Fast-DetectGPT: Efficient Zero-Shot Detection of Machine-Generated Text via Conditional Probability Curvature
Guangsheng Bao, Yanbin Zhao, Zhiyang Teng, Linyi Yang, Yue Zhang
TL;DR
Fast-DetectGPT addresses the high computation cost of DetectGPT by using conditional probability curvature as a token-level, zero-shot detector signal. It replaces the perturbation-based step with independent token sampling and a streamlined scoring process, enabling a single forward pass under aligned sampling and scoring models. Across six datasets and multiple source models, it achieves about 75% relative AUROC improvement and a 340x speedup, performing robustly in white-box and black-box scenarios and in real-world GPT-3/ChatGPT/GPT-4 prompts.
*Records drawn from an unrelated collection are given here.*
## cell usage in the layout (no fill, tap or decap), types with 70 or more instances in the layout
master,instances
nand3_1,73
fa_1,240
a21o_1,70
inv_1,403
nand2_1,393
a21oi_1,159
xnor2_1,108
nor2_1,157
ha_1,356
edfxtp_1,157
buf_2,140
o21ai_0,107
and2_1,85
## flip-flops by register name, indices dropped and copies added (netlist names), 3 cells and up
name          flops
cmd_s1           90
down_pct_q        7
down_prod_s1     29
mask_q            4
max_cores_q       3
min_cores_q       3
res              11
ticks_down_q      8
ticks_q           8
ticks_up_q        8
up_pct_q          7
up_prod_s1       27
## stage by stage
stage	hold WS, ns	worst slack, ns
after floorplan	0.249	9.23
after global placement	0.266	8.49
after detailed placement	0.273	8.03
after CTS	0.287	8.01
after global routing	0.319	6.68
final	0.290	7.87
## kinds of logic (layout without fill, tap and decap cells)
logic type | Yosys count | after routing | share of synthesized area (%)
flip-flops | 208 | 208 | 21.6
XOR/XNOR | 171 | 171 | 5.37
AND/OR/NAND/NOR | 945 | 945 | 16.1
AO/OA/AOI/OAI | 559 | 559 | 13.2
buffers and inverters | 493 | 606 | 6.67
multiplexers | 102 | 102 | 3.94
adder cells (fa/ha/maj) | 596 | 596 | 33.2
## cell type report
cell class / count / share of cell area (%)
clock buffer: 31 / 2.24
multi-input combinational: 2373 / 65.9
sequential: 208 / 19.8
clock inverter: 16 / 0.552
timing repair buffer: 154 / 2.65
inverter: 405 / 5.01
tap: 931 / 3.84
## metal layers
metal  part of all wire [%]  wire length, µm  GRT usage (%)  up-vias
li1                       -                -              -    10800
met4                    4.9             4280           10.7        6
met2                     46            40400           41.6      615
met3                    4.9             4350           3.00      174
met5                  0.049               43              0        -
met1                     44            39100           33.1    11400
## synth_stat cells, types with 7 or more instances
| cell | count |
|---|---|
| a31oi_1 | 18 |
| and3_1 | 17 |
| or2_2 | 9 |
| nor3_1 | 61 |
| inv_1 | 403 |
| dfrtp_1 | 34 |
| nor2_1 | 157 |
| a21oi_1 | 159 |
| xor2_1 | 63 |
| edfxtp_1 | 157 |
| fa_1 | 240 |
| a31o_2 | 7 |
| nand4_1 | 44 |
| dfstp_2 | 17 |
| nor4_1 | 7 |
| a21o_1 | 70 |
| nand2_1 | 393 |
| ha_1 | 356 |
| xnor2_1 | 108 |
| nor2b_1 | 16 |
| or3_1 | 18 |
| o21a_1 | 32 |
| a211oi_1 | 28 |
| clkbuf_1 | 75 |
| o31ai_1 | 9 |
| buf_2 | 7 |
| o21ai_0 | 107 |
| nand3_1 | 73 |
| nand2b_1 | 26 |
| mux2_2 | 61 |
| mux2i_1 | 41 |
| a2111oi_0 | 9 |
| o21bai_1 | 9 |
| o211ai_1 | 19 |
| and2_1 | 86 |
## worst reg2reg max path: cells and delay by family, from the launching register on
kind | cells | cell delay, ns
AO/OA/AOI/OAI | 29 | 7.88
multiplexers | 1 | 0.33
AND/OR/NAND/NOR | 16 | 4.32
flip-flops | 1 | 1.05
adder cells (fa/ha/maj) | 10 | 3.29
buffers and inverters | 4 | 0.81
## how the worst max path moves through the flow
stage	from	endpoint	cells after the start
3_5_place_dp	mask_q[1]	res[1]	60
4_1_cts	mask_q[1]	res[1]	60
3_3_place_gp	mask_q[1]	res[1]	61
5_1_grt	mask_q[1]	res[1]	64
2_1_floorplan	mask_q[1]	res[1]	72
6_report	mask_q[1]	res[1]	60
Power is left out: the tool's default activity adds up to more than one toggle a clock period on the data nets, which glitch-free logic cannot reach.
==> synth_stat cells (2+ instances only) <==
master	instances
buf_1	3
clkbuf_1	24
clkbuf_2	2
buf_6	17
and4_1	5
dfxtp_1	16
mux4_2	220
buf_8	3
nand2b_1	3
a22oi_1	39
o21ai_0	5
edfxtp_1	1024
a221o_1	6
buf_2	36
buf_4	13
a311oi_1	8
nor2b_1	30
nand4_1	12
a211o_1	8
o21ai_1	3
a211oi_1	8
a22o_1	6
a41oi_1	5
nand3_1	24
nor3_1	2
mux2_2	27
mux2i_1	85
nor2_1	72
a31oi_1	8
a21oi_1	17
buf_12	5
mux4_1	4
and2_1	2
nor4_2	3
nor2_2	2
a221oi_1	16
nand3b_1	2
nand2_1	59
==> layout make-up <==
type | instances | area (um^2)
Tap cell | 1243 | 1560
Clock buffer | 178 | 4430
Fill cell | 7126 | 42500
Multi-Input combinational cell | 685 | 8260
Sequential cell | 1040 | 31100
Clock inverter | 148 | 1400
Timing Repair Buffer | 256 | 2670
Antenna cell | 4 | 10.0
[src/kle_div.sv]
// kle_div: restoring divider, one quotient bit per cycle
// no dependencies; used by the update walk of the engine
module kle_div #(
  parameter int NUM_BITS = 41,
  parameter int DEN_BITS = 24
) (
  input  logic                clk,
  input  logic                rst_n,
  input  logic                start,
  input  logic [NUM_BITS-1:0] num,
  input  logic [DEN_BITS-1:0] den,
  output logic                done,
  output logic [NUM_BITS-1:0] quo
);

  localparam int STEP_BITS = $clog2(NUM_BITS + 1);

  logic [STEP_BITS-1:0] step_r;
  logic                 busy_r;
  logic                 done_r;
  logic [NUM_BITS-1:0]  q_r;
  logic [DEN_BITS-1:0]  rem_r;
  logic [DEN_BITS-1:0]  den_r;
  logic [DEN_BITS:0]    trial;
  logic                 fits;

  assign trial = {rem_r, q_r[NUM_BITS-1]};
  assign fits  = trial >= {1'b0, den_r};

  always_ff @(posedge clk) begin
    if (!rst_n) begin
      busy_r <= 1'b0;
      done_r <= 1'b0;
      step_r <= '0;
    end else begin
      done_r <= 1'b0;
      if (start) begin
        busy_r <= 1'b1;
        step_r <= STEP_BITS'(NUM_BITS);
      end else if (busy_r) begin
        step_r <= step_r - 1'b1;
        if (step_r == STEP_BITS'(1)) begin
          busy_r <= 1'b0;
          done_r <= 1'b1;
        end
      end
    end
  end

  always_ff @(posedge clk) begin
    if (start) begin
      q_r   <= num;
      rem_r <= '0;
      den_r <= den;
    end else if (busy_r) begin
      rem_r <= fits ? DEN_BITS'(trial - {1'b0, den_r}) : trial[DEN_BITS-1:0];
      q_r   <= {q_r[NUM_BITS-2:0], fits};
    end
  end

  assign done = done_r;
  assign quo  = q_r;

endmodule
**src/base64_encoder_custom_alphabet_macros.svh**
```systemverilog
// Assertion macros used by the encoder top level.
`ifndef BASE64_ENCODER_CUSTOM_ALPHABET_MACROS_SVH
`define BASE64_ENCODER_CUSTOM_ALPHABET_MACROS_SVH

`ifndef NO_ASSERTIONS

// Checks a condition at every rising clock edge outside reset.
`define B64E_ASSERT_ALWAYS(lbl, clk, rst_n, expr, msg) \
  lbl: assert property (@(posedge clk) disable iff (!rst_n) (expr)) else $error(msg);

// Checks that a condition implies another in the same cycle.
`define B64E_ASSERT_IMPLIES(lbl, clk, rst_n, ante, cons, msg) \
  lbl: assert property (@(posedge clk) disable iff (!rst_n) (ante) |-> (cons)) else $error(msg);

// Checks that a condition implies another in the next cycle.
`define B64E_ASSERT_NEXT(lbl, clk, rst_n, ante, cons, msg) \
  lbl: assert property (@(posedge clk) disable iff (!rst_n) (ante) |=> (cons)) else $error(msg);

`else

`define B64E_ASSERT_ALWAYS(lbl, clk, rst_n, expr, msg)
`define B64E_ASSERT_IMPLIES(lbl, clk, rst_n, ante, cons, msg)
`define B64E_ASSERT_NEXT(lbl, clk, rst_n, ante, cons, msg)

`endif

`endif

```
**src/b64e_pkg.sv**
```systemverilog
// Types and constants of the base64 encoder.
package b64e_pkg;

  localparam int unsigned NUM_WORDS   = 8;
  localparam int unsigned CFG_IDX_W   = 4;
  localparam int unsigned CFG_DATA_W  = 64;
  localparam int unsigned CHARS_PER_W = 8;
  localparam logic [7:0]  PAD_CHAR    = 8'h3D;
  localparam logic [1:0]  LAST_SLOT   = 2'd3;
  localparam logic [1:0]  FULL_COUNT  = 2'd2;

  typedef struct packed {
    logic [7:0] data_byte;
    logic       final_byte;
  } in_word_t;

  typedef struct packed {
    logic [7:0] out_char;
    logic       last_char;
  } out_word_t;

  // One character slot of a group: a 6-bit alphabet index or a pad sign.
  typedef struct packed {
    logic       pad;
    logic [5:0] idx;
  } code_t;

endpackage

```
**src/base64_encoder_custom_alphabet.sv**
```systemverilog
// Streaming base64 encoder with a loadable alphabet: top level.
//
// One byte enters per word; a byte that completes a group of three, or that
// ends the message, produces four characters that leave one per cycle on the
// result port while it is not stalled, with the last character of the message
// flagged. Bytes that only fill a group are taken in every cycle even while the
// previous group drains; the sustained rate is set by the single character
// result port. A group-closing byte waits until the group register hands over
// its fourth character. The closing byte's codes are loaded into the group
// register when it is accepted, and each character then passes through the
// output register. The alphabet lives in eight 64-bit configuration words
// written through the cfg port, which is always ready.
module base64_encoder_custom_alphabet (
  input  logic                            clk,
  input  logic                            rst_n,
  input  logic                            in_valid,
  output logic                            in_stall,
  input  b64e_pkg::in_word_t              in_word,
  output logic                            out_valid,
  input  logic                            out_stall,
  output b64e_pkg::out_word_t             out_word,
  input  logic                            cfg_valid,
  output logic                            cfg_ready,
  input  logic [b64e_pkg::CFG_IDX_W-1:0]  cfg_index,
  input  logic [b64e_pkg::CFG_DATA_W-1:0] cfg_data
);
  import b64e_pkg::*;
  `include "base64_encoder_custom_alphabet_macros.svh"

  // Held bytes of the open group.
  logic [1:0] held_cnt_r, held_cnt_nxt;
  logic [7:0] held0_r, held1_r;

  // Group register: four character slots waiting to go out.
  logic       grp_valid_r, grp_valid_nxt;
  logic [1:0] grp_cnt_r, grp_cnt_nxt;
  logic       grp_last_r;
  code_t      grp_codes_r [4];
  code_t      codes_nxt [4];

  // Output register.
  logic      out_valid_r, out_valid_nxt;
  out_word_t out_word_r;

  logic       in_acc, emit, grp_done, out_load;
  logic [7:0] b;
  logic       fin;
  code_t      cur_code;
  logic [7:0] alpha_char;

  assign cfg_ready = 1'b1;

  b64e_alphabet u_alphabet (
    .clk      (clk),
    .rst_n    (rst_n),
    .wr_en    (cfg_valid && cfg_ready),
    .wr_index (cfg_index),
    .wr_data  (cfg_data),
    .rd_idx   (cur_code.idx),
    .rd_char  (alpha_char)
  );

  assign b    = in_word.data_byte;
  assign fin  = in_word.final_byte;
  assign emit = (held_cnt_r == FULL_COUNT) || fin;

  assign out_load = grp_valid_r && (!out_valid_r || !out_stall);
  assign grp_done = out_load && (grp_cnt_r == LAST_SLOT);
  // Only a byte that produces characters needs the group register.
  assign in_stall = emit && grp_valid_r && !grp_done;
  assign in_acc   = in_valid && !in_stall;

  assign cur_code = grp_codes_r[grp_cnt_r];

  always_comb begin
    for (int i = 0; i < 4; i++) begin
      codes_nxt[i] = '0;
    end
    case (held_cnt_r)
      2'd0: begin
        codes_nxt[0] = '{pad: 1'b0, idx: b[7:2]};
        codes_nxt[1] = '{pad: 1'b0, idx: {b[1:0], 4'b0000}};
        codes_nxt[2] = '{pad: 1'b1, idx: 6'd0};
        codes_nxt[3] = '{pad: 1'b1, idx: 6'd0};
      end
      2'd1: begin
        codes_nxt[0] = '{pad: 1'b0, idx: held0_r[7:2]};
        codes_nxt[1] = '{pad: 1'b0, idx: {held0_r[1:0], b[7:4]}};
        codes_nxt[2] = '{pad: 1'b0, idx: {b[3:0], 2'b00}};
        codes_nxt[3] = '{pad: 1'b1, idx: 6'd0};
      end
      default: begin
        codes_nxt[0] = '{pad: 1'b0, idx: held0_r[7:2]};
        codes_nxt[1] = '{pad: 1'b0, idx: {held0_r[1:0], held1_r[7:4]}};
        codes_nxt[2] = '{pad: 1'b0, idx: {held1_r[3:0], b[7:6]}};
        codes_nxt[3] = '{pad: 1'b0, idx: b[5:0]};
      end
    endcase
  end

  always_comb begin
    held_cnt_nxt  = held_cnt_r;
    grp_valid_nxt = grp_valid_r;
    grp_cnt_nxt   = grp_cnt_r;
    out_valid_nxt = out_valid_r;
    if (in_acc) begin
      held_cnt_nxt = emit ? 2'd0 : held_cnt_r + 2'd1;
    end
    if (out_load) begin
      grp_cnt_nxt = grp_cnt_r + 2'd1;
    end
    if (grp_done) begin
      grp_valid_nxt = 1'b0;
    end
    if (in_acc && emit) begin
      grp_valid_nxt = 1'b1;
      grp_cnt_nxt   = 2'd0;
    end
    if (out_load) begin
      out_valid_nxt = 1'b1;
    end else if (!out_stall) begin
      out_valid_nxt = 1'b0;
    end
  end

  always_ff @(posedge clk) begin
    if (!rst_n) begin
      held_cnt_r  <= 2'd0;
      grp_valid_r <= 1'b0;
      grp_cnt_r   <= 2'd0;
      out_valid_r <= 1'b0;
    end else begin
      held_cnt_r  <= held_cnt_nxt;
      grp_valid_r <= grp_valid_nxt;
      grp_cnt_r   <= grp_cnt_nxt;
      out_valid_r <= out_valid_nxt;
    end
  end

  always_ff @(posedge clk) begin
    if (in_acc && !emit) begin
      if (held_cnt_r == 2'd0) begin
        held0_r <= b;
      end else begin
        held1_r <= b;
      end
    end
    if (in_acc && emit) begin
      for (int i = 0; i < 4; i++) begin
        grp_codes_r[i] <= codes_nxt[i];
      end
      grp_last_r <= fin;
    end
    if (out_load) begin
      out_word_r.out_char  <= cur_code.pad ? PAD_CHAR : alpha_char;
      out_word_r.last_char <= grp_last_r && (grp_cnt_r == LAST_SLOT);
    end
  end

  assign out_valid = out_valid_r;
  assign out_word  = out_word_r;

  `B64E_ASSERT_ALWAYS(a_held_cnt_range, clk, rst_n, held_cnt_r != 2'd3, "held count reached three")
  `B64E_ASSERT_IMPLIES(a_stall_needs_group, clk, rst_n, in_stall, grp_valid_r && emit, "stall without a busy group")
  `B64E_ASSERT_IMPLIES(a_no_early_pad, clk, rst_n, grp_valid_r && !grp_cnt_r[1], !cur_code.pad, "pad sign in first two slots")
  `B64E_ASSERT_NEXT(a_done_clears, clk, rst_n, grp_done && !(in_acc && emit), !grp_valid_r, "group still valid after last slot")

endmodule

```
**src/b64e_alphabet.sv**
```systemverilog
// Loadable 64-character alphabet with one combinational read port.
module b64e_alphabet (
  input  logic                            clk,
  input  logic                            rst_n,
  input  logic                            wr_en,
  input  logic [b64e_pkg::CFG_IDX_W-1:0]  wr_index,
  input  logic [b64e_pkg::CFG_DATA_W-1:0] wr_data,
  input  logic [5:0]                      rd_idx,
  output logic [7:0]                      rd_char
);
  import b64e_pkg::*;

  logic [CFG_DATA_W-1:0] words_r [NUM_WORDS];
  logic [CFG_DATA_W-1:0] sel_word;
  logic                  idx_in_range;

  // Indexes past the last word are dropped.
  assign idx_in_range = (wr_index[CFG_IDX_W-1:3] == '0);

  always_ff @(posedge clk) begin
    if (!rst_n) begin
      for (int i = 0; i < NUM_WORDS; i++) begin
        words_r[i] <= '0;
      end
    end else if (wr_en && idx_in_range) begin
      words_r[wr_index[2:0]] <= wr_data;
    end
  end

  always_comb begin
    sel_word = words_r[rd_idx[5:3]];
    rd_char  = sel_word[{rd_idx[2:0], 3'b000} +: 8];
  end

endmodule

```
[config.mk]
export PLATFORM = sky130hd
export DESIGN_NAME = mm4_merge
export DESIGN_NICKNAME = d
export VERILOG_FILES = /design/src/design/mm4_pkg.sv /design/src/design/mm4_merge.sv
export SDC_FILE = /design/constraint.sdc
export NUM_CORES = 1
export LEC_CHECK = 0
export BUFFER_PORTS_ARGS = -buffer_cell sky130_fd_sc_hd__buf_2
export CAP_MARGIN = 20
export CORE_AREA = 5 5 150 152
export DETAILED_ROUTE_END_ITERATION = 12
export DIE_AREA = 0 0 155 157
export GPL_TIMING_DRIVEN = 0
export MAX_ROUTING_LAYER = met4
export PLACE_DENSITY_LB_ADDON = 0.12
export SETUP_SLACK_MARGIN = 0.1
export SYNTH_ARGS = -nofsm -noshare
export SYNTH_HDL_FRONTEND = slang
export SYNTH_SLANG_ARGS = --single-unit
[constraint.sdc]
create_clock -name vclk -period 1.13
set_input_delay 0 -clock vclk [all_inputs]
set_output_delay 0 -clock vclk [all_outputs]
set_load 0.01 [all_outputs]
[src/design/mm4_pkg.sv]
`timescale 1ns / 1ps
// ----------------------------------------------------------------------------
// mm4_pkg
// Shared types and constants for the 4x4 fixed-point matrix multiply unit.
// ----------------------------------------------------------------------------
package mm4_pkg;

  localparam int unsigned NUM_LANES = 4;
  localparam int unsigned ELEM_W    = 32;
  localparam int unsigned ROW_W     = 2;

  localparam logic KIND_STORE = 1'b0;
  localparam logic KIND_MULT  = 1'b1;

  typedef struct packed {
    logic                     kind;
    logic [ROW_W-1:0]         row_index;
    logic signed [ELEM_W-1:0] elem0;
    logic signed [ELEM_W-1:0] elem1;
    logic signed [ELEM_W-1:0] elem2;
    logic signed [ELEM_W-1:0] elem3;
  } in_item_t;

  typedef struct packed {
    logic [ROW_W-1:0]         out_row;
    logic signed [ELEM_W-1:0] prod0;
    logic signed [ELEM_W-1:0] prod1;
    logic signed [ELEM_W-1:0] prod2;
    logic signed [ELEM_W-1:0] prod3;
    logic                     saturated;
  } out_item_t;

endpackage

[src/design/mm4_merge.sv]
`timescale 1ns / 1ps
// ----------------------------------------------------------------------------
// mm4_merge
// Scales the four lane sums back to Q format, saturates each column and
// combines the clip indications into one flag.
// ----------------------------------------------------------------------------
module mm4_merge #(
  parameter int unsigned DATA_WIDTH = 32,
  parameter int unsigned FRAC_BITS  = 16
) (
  input  logic signed [2*DATA_WIDTH+1:0]     sum_i  [4],
  output logic signed [mm4_pkg::ELEM_W-1:0]  prod_o [4],
  output logic                               sat_o
);

  localparam int unsigned SW = 2 * DATA_WIDTH + 2;
  localparam logic signed [DATA_WIDTH-1:0] MAXV = {1'b0, {(DATA_WIDTH-1){1'b1}}};
  localparam logic signed [DATA_WIDTH-1:0] MINV = {1'b1, {(DATA_WIDTH-1){1'b0}}};

  logic signed [SW-1:0]         shifted [4];
  logic [SW-DATA_WIDTH:0]       top_bits [4];
  logic                         fits [4];
  logic signed [DATA_WIDTH-1:0] res [4];

  always_comb begin
    sat_o = 1'b0;
    for (int c = 0; c < 4; c++) begin
      shifted[c]  = sum_i[c] >>> FRAC_BITS;
      top_bits[c] = shifted[c][SW-1:DATA_WIDTH-1];
      fits[c]     = (&top_bits[c]) || !(|top_bits[c]);
      if (fits[c]) begin
        res[c] = shifted[c][DATA_WIDTH-1:0];
      end else if (shifted[c][SW-1]) begin
        res[c] = MINV;
      end else begin
        res[c] = MAXV;
      end
      sat_o     = sat_o | !fits[c];
      prod_o[c] = mm4_pkg::ELEM_W'(res[c]);
    end
  end

endmodule

Word-level counts from Yosys, hierarchy flattened. Index checks and enable logic that the tools add are counted.

Output and inout port bits: 129. Logic and storage cells: 31. Input port bits: 264. Register bits: 0.

Mux-type cells: 8. Reductions and logical operators: 20. Bitwise operators: 3.

Operators with widths (number): 32-bit 2-to-1 mux (8); 19-bit AND reduction (4); 19-bit OR reduction (4); 1-bit logical NOT (8); 1-bit logical OR (4); 1-bit bitwise OR (3).

Logic depth before layout (Yosys ltp).
Word-level depth: 7. Gate-level depth with buffers: 6. Depth with buffers taken out: 5.

Worst setup path after synthesis. OpenSTA, ideal clock, no wires.

Path kind: input to output. Start point: input port sum_i[256] in the netlist's numbering. End point: output port sat_o. Data required time: 1130 ps. Slack: 44 ps. Stages: 6. Arrival time: 1086 ps. Buffers on the path: 1. Cells stage by stage: nor4_1 nand4_1 nor4_2 a31o_2 buf_6 nand4_1.

Word-level cells in the longest chain between the ends: 7. Elaborated cells on any way between the ends: 8. Those cells by class: bitwise: 3; reduce/logical: 5.

RTL lines: start: declaration (line mm4_merge.sv:11) `input logic signed [2*DATA_WIDTH+1:0] sum_i [4],`; 19-bit OR reduction (line mm4_merge.sv:30) `fits[c] = (&top_bits[c]) || !(|top_bits[c]);`; 1-bit logical NOT (line mm4_merge.sv:30); 1-bit logical OR (*) (line mm4_merge.sv:30); 1-bit logical NOT (*) (line mm4_merge.sv:38) `sat_o = sat_o | !fits[c];`; 1-bit bitwise OR (*) (3 in series) (line mm4_merge.sv:38); end: declaration (line mm4_merge.sv:13) `output logic sat_o`.

Mark *: on every way between the ends. The rest lies on a longest branch, timed or not.

==> results.sh <==
export IMPL_timing_max_slew_rel_slack_pct=60.77
export IMPL_worst_setup_path_type="input pin to output pin"
export IMPL_setup_viol=125
export IMPL_drt_wirelength_per_cell_um=15.63
export IMPL_boundaryPins=393
export IMPL_setup_worst_path_start_class="input pin"
export IMPL_worst_setup_path_startpoint="sum_i[247]"
export IMPL_syn_area_um2=1773
export IMPL_cts_hold_buffers_added=0
export IMPL_vias=3306
export IMPL_run_status="complete, but fails checks"
export IMPL_final_min_clock_period_ps=1513
export IMPL_floorplan_die_height_um=157
export IMPL_ir_worst_vdd_mv=0.1184
export IMPL_worstHoldPathType="input pin to output pin"
export IMPL_syn_nets=477
export IMPL_final_antenna_net_count=0
export IMPL_power_internal_mw=1.028
export IMPL_worst_ep_arrival_time_ps=1510
export IMPL_synth_top_cells_by_area="a21o_2, a21o_1, buf_6"
export IMPL_clockPowerShare_pct=0
export IMPL_timing_fmax_ghz=0.6608
export IMPL_yosysSeqAreaShare_pct=0
export IMPL_placed_cells=817
export IMPL_crit_required_ps=1130
export IMPL_grt_start_max_net_pins=11
export IMPL_fin_crit_sh_pct=133.9
export IMPL_power_frac_comb_pct=100.0
export IMPL_endpoint_kind="output pin"
export IMPL_hold_end="prod_o[88]"
export IMPL_total_negative_slack_ps=-40220
export IMPL_synthDominantCellAreaShare_pct=40.51
export IMPL_slew_at_the_pin_closest_to_its_max_slew_limit_ps=588.4
export IMPL_postRouteWirelength_um=13180
export IMPL_global_route_wire_length_before_repair_um=18060
export IMPL_area_sequential_um2=0
export IMPL_setup_slack_ps=-383.4
export IMPL_drt_first_pass_iters=4
export IMPL_grt_overflow=0
export IMPL_core_area_um2=20890
export IMPL_row_count=53
export IMPL_syn_area_per_cell_um2=8.324
export IMPL_drt_drc_violations_left=0
export IMPL_failed_checks="setup timing"
export IMPL_power_frac_seq_pct=0
export IMPL_floorplan_initialDensity_pct=8.488
export IMPL_hold_worst_slack_ps=272.2
export IMPL_netlist_top_cell_by_area="a21o_2"
export IMPL_global_route_usage_total_pct=9.176
export IMPL_area_growth_synth_to_final_pct=212.5
export IMPL_finalHoldViolations=0
export IMPL_p_total_mw=1.728
export IMPL_power_leakage_nw=2.831
export IMPL_port_buffer_count=329
export IMPL_seq_cell_count=0
export IMPL_cp_max_fanout=10
export IMPL_yosys_warnings=0
export IMPL_final_clkbuf_count=0
export IMPL_maxCapViolCount=0
export IMPL_worstHoldPathCells=3
export IMPL_post_synth_inst_count=213
export IMPL_place_detailed_hpwl_um=10660
export IMPL_via_per_inst=3.922
export IMPL_pwr_density_cell_nw_per_um2=311.9
export IMPL_grt_antenna_before_repair=2
export IMPL_dieArea_um2=24340
export IMPL_pre_cts_ws_ps=-385.3
export IMPL_fin_nets=832
export IMPL_stdcell_count=843
export IMPL_setup_repair_after_global_routing_missed_its_margin="yes"
export IMPL_hold_path_startpoint="sum_i[172]"
export IMPL_switching_power_mw=0.7006
export IMPL_drt_iter0_drc=65
export IMPL_first_global_vias=3474
export IMPL_p_sw_share_pct=40.54
export IMPL_finalMaxSlewViolations=0
export IMPL_drive_gt1_share_pct=86.04
export IMPL_synth_cell_types=12
export IMPL_gp_routability_congestion=0.9055
export IMPL_chipWidth_um=155
## cell families (layout without fill, tap and decap cells)
kind of cell    count (synthesis)  in the layout  synth area share, %
other cells                     0              2                    0
simple gates                   53             53                18.98
compound gates                132            132                63.66
buf+inv                        28            381                17.36
## cell usage after synthesis
cell type	count
a21o_1	42
a21o_2	82
a311oi_2	4
a31o_2	4
and3_1	4
buf_6	24
dlygate4sd1_1	2
dlygate4sd3_1	2
nand4_1	21
nor2_1	8
nor4_1	16
nor4_2	4
## worst max-delay path, stage by stage
cell and delay (ps):
buf_2 130, nor4_4 260, nand4_1 200, nor4_4 280, a311oi_4 140, buf_6 190
a21o_2 190, buf_6 120
## power groups by stage
stage                     Combinational, mW    Clock, mW  Sequential [mW]
after global routing                   1.84  0.000000237                0
after global placement                 1.22            0                0
after detailed placement               1.22            0                0
after CTS                              1.59            0                0
final                                  1.73  0.000000238                0
after floorplan                       0.506            0                0
## area by class of cell
| cell class | count | area, um^2 |
|---|---|---|
| Tap cell | 275 | 344.1 |
| Buffer | 28 | 324.1 |
| Timing Repair Buffer | 353 | 2656 |
| Antenna cell | 2 | 5.005 |
| Multi-Input combinational cell | 185 | 2211 |
| Fill cell | 2231 | 15350 |
## what timing repair did
action                                  in CTS  in global routing
endpoints found under the setup margin     125                125
gates cloned                                 9                  7
hold endpoints to repair                     0                  0
pin swaps                                   11                 20
resized for setup                          175                 85
buffers inserted                             7                  1
## layout by cell type, fill, tap and decap left out
cell	instances
clkbuf_16	2
nor4_4	16
a21o_4	68
buf_4	10
diode_2	2
buf_2	211
a311oi_4	4
buf_12	1
dlygate4sd3_1	2
dlygate4sd1_1	2
a21o_2	14
nor4_2	4
nor2_1	8
buf_6	148
nand4_1	21
a31o_4	4
buf_8	5
a21o_1	42
and3_1	4
## routing by layer
layer | GRT usage, % | vias to the layer above | part of all wire, %
li1 | - | 1569 | -
met1 | 10.23 | 1555 | 36
met2 | 18.12 | 174 | 56
met3 | 1.292 | 8 | 7.0
met4 | 0.3785 | 0 | 1.3
met5 | - | - | 0
## metrics by stage
step / instance area (um^2) / utilization, %
after floorplan: 1956 / -
after global placement: 3946 / 18.89
after detailed placement: 3946 / 18.89
after CTS: 4996 / 23.92
after global routing: 5540 / 26.52
final: 5540 / 26.52
## worst max path at each step
| stage | end | slack [ps] | depth (start not counted) |
|---|---|---|---|
| 2_1_floorplan | sat_o | 60 | 6 |
| 3_3_place_gp | sat_o | -430 | 8 |
| 3_5_place_dp | sat_o | -390 | 8 |
| 4_1_cts | sat_o | -340 | 8 |
| 5_1_grt | prod_o[104] | -460 | 8 |
| 6_report | prod_o[104] | -380 | 8 |
Note: power is estimated with default switching activity, not from simulation.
The approach demonstrates strong generalization across domains, decoding strategies, and languages, offering a scalable alternative for machine-generated text detection with practical deployment potential.
Abstract
Large language models (LLMs) have shown the ability to produce fluent and cogent content, presenting both productivity opportunities and societal risks. To build trustworthy AI systems, it is imperative to distinguish between machine-generated and human-authored content. The leading zero-shot detector, DetectGPT, showcases commendable performance but is marred by its intensive computational costs. In this paper, we introduce the concept of conditional probability curvature to elucidate discrepancies in word choices between LLMs and humans within a given context. Utilizing this curvature as a foundational metric, we present **Fast-DetectGPT**, an optimized zero-shot detector, which substitutes DetectGPT's perturbation step with a more efficient sampling step. Our evaluations on various datasets, source models, and test conditions indicate that Fast-DetectGPT not only surpasses DetectGPT by a relative around 75% in both the white-box and black-box settings but also accelerates the detection process by a factor of 340, as detailed in Table 1. See \url{https://github.com/baoguangsheng/fast-detect-gpt} for code, data, and results.